4 Professor, Department of Epidemiology & Biostatistics, School of Health, Isfahan University of Medical Sciences, Isfahan, Iran

Abstract

Background: Thalassemia screening instructions in Iran consider couples with MCV = 75-80, MCH = 26-27, HbA2<3.5, and HbF<3 indices as low-risk couples, and therefore further genetic testing is not obligatory. If the blood indices of alpha thalassemia carriers (One alpha gene deletion or two alpha gene deletions) fall within the parameters of low-risk couples, the identification of such couples within the beta thalassemia screening program will not be feasible. However, if the blood indicators of alpha thalassemia carriers fall within the range of the suspected high-risk couple, these couples can be identified through beta thalassemia screening instructions.

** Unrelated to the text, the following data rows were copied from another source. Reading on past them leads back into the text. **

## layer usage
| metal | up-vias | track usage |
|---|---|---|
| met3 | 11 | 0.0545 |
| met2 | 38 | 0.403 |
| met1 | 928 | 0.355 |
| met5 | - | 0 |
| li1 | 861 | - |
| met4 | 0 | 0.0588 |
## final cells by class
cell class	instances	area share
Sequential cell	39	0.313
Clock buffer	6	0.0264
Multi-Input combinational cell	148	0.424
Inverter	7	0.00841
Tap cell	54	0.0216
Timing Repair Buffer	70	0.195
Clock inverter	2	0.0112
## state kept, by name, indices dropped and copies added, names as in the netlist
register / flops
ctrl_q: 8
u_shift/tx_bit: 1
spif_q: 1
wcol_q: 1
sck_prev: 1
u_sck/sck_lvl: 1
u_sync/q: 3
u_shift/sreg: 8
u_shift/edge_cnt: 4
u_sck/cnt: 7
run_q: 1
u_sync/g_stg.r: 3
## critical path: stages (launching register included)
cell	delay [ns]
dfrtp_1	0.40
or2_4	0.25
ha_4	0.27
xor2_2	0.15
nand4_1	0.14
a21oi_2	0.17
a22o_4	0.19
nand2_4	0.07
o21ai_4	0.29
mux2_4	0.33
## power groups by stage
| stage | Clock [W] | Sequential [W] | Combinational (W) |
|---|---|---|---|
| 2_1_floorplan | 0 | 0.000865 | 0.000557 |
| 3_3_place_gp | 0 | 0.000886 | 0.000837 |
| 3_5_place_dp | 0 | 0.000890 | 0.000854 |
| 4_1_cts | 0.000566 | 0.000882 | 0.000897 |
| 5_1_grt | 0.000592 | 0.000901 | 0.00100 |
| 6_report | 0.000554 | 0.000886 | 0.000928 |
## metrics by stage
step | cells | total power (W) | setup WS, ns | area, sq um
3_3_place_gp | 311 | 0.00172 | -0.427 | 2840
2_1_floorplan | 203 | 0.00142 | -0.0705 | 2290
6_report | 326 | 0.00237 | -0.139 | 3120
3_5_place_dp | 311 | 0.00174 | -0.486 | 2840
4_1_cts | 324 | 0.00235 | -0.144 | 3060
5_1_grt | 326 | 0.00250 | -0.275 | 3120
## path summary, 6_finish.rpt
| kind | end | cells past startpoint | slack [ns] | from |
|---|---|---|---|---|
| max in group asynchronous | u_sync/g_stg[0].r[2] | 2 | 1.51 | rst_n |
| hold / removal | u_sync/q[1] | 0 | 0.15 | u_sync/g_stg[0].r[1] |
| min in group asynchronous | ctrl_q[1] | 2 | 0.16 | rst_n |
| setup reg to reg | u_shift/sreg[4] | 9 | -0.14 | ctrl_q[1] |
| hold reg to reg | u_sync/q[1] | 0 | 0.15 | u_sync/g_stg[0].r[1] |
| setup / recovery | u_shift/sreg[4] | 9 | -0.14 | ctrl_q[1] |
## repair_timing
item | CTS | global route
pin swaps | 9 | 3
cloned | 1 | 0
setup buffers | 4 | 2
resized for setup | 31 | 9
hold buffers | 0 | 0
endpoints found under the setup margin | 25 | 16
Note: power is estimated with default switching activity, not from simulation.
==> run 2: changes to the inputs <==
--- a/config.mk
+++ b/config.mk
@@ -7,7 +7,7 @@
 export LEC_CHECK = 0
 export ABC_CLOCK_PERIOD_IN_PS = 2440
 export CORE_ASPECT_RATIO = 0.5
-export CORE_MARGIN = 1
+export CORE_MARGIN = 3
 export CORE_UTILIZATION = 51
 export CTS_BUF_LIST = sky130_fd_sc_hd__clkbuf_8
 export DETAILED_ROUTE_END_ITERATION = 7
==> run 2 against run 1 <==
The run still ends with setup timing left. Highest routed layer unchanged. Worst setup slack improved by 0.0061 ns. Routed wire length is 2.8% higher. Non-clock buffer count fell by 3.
$ cat src/rtl/cbc_map.sv
module cbc_map
    import cbc_pkg::*;
(
    input  logic                clk,
    input  logic                rst,
    input  bank_state_t         state,
    input  region_e             region,
    input  logic [ROMWIN_W-1:0] offs,
    output logic [ROM_AW-1:0]   rom_addr,
    output logic [RAM_AW-1:0]   ram_addr
);

    logic [LOW_W-1:0]  low_eff;
    logic [BANK_W-1:0] rom_bank;
    logic [HIGH_W-1:0] ram_bank;

    always_comb begin
        low_eff  = low_effective(state.low);
        rom_bank = (state.mode == MODE_ROM) ? {state.high, low_eff}
                                            : {{HIGH_W{1'b0}}, low_eff};
        ram_bank = (state.mode == MODE_RAM) ? state.high : '0;
        if (region == RG_ROM_WIN)
            rom_addr = {rom_bank, offs};
        else
            rom_addr = {{BANK_W{1'b0}}, offs};
        ram_addr = {ram_bank, offs[RAMWIN_W-1:0]};
    end

    AST_WIN_NOT_FIXED: assert property (@(posedge clk) disable iff (rst)
        (region == RG_ROM_WIN) |-> (rom_addr[ROM_AW-1:ROMWIN_W] != '0));
    AST_RAMMODE_NO_HIGH: assert property (@(posedge clk) disable iff (rst)
        (region == RG_ROM_WIN && state.mode == MODE_RAM)
        |-> (rom_addr[ROM_AW-1:ROM_AW-HIGH_W] == '0));
    AST_ROMMODE_RAM0: assert property (@(posedge clk) disable iff (rst)
        (state.mode == MODE_ROM) |-> (ram_addr[RAM_AW-1:RAMWIN_W] == '0));

endmodule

Methods: In this cross-sectional study, information was extracted from 2359 individuals diagnosed with alpha thalassemia, identified between 2018 and 2021, in 22 marriage counseling centers in Isfahan province using the results of the PND test. The blood indices MCV and MCH of alpha thalassemia carriers were compared with the low-risk and high-risk values of beta thalassemia carrier couples.
Findings: The average MCH and MCV of couples affected by alpha thalassemia gene deletions 1 and 2 are respectively within the low-risk and high-risk ranges for beta-thalassemia.

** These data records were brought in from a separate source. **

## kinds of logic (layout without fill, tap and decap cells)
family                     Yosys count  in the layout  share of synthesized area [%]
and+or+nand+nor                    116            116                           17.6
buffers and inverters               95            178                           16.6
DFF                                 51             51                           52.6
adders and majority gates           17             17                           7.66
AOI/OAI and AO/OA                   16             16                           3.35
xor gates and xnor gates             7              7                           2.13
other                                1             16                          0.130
==> src/rtl/cfr_verb_decode.sv <==
module cfr_verb_decode
    import cfr_pkg::*;
(
    input  logic [WORD_W-1:0] word,
    output logic [CAD_W-1:0]  cad,
    output logic              indirect,
    output logic [NID_W-1:0]  nid,
    output logic [PL_W-1:0]   payload
);
    always_comb begin
        cad      = word[WORD_W-1 -: CAD_W];
        indirect = word[PL_W+NID_W];
        nid      = word[PL_W +: NID_W];
        payload  = word[PL_W-1:0];
    end
endmodule
--- config.mk ---
export PLATFORM = sky130hd
export DESIGN_NAME = bus_cmd_decoder
export DESIGN_NICKNAME = d
export VERILOG_FILES = /design/src/rtl/bus_cmd_decoder.sv
export SDC_FILE = /design/constraint.sdc
export NUM_CORES = 1
export LEC_CHECK = 0
export ABC_AREA = 1
export BUFFER_PORTS_ARGS = -buffer_cell sky130_fd_sc_hd__buf_2
export CAP_MARGIN = 25
export CELL_PAD_IN_SITES_DETAIL_PLACEMENT = 2
export CELL_PAD_IN_SITES_GLOBAL_PLACEMENT = 2
export CORE_MARGIN = 5
export CORE_UTILIZATION = 25
export DETAILED_ROUTE_END_ITERATION = 8
export PLACE_DENSITY_LB_ADDON = 0.1
export SETUP_SLACK_MARGIN = 0.02
export SYNTH_ARGS = -nofsm -noshare
export SYNTH_HDL_FRONTEND = slang
export SYNTH_SLANG_ARGS = --single-unit
--- constraint.sdc ---
create_clock -name clk -period 2.31 [get_ports clk]
set_input_delay 0.3465 -clock clk [delete_from_list [all_inputs] [get_ports clk]]
set_output_delay 0.3465 -clock clk [all_outputs]
set_load 0.01 [all_outputs]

Conclusion: Beta thalassemia screening guidelines can effectively identify individuals with two alpha thalassemia gene deletions, although they have no effect in identifying those with one alpha gene deletion. Current guidelines indicate that it is possible to prevent the occurrence and complications of pregnancy in mothers with Bart's hemoglobin infants; however, the identification of H hemoglobin disease remains unfeasible.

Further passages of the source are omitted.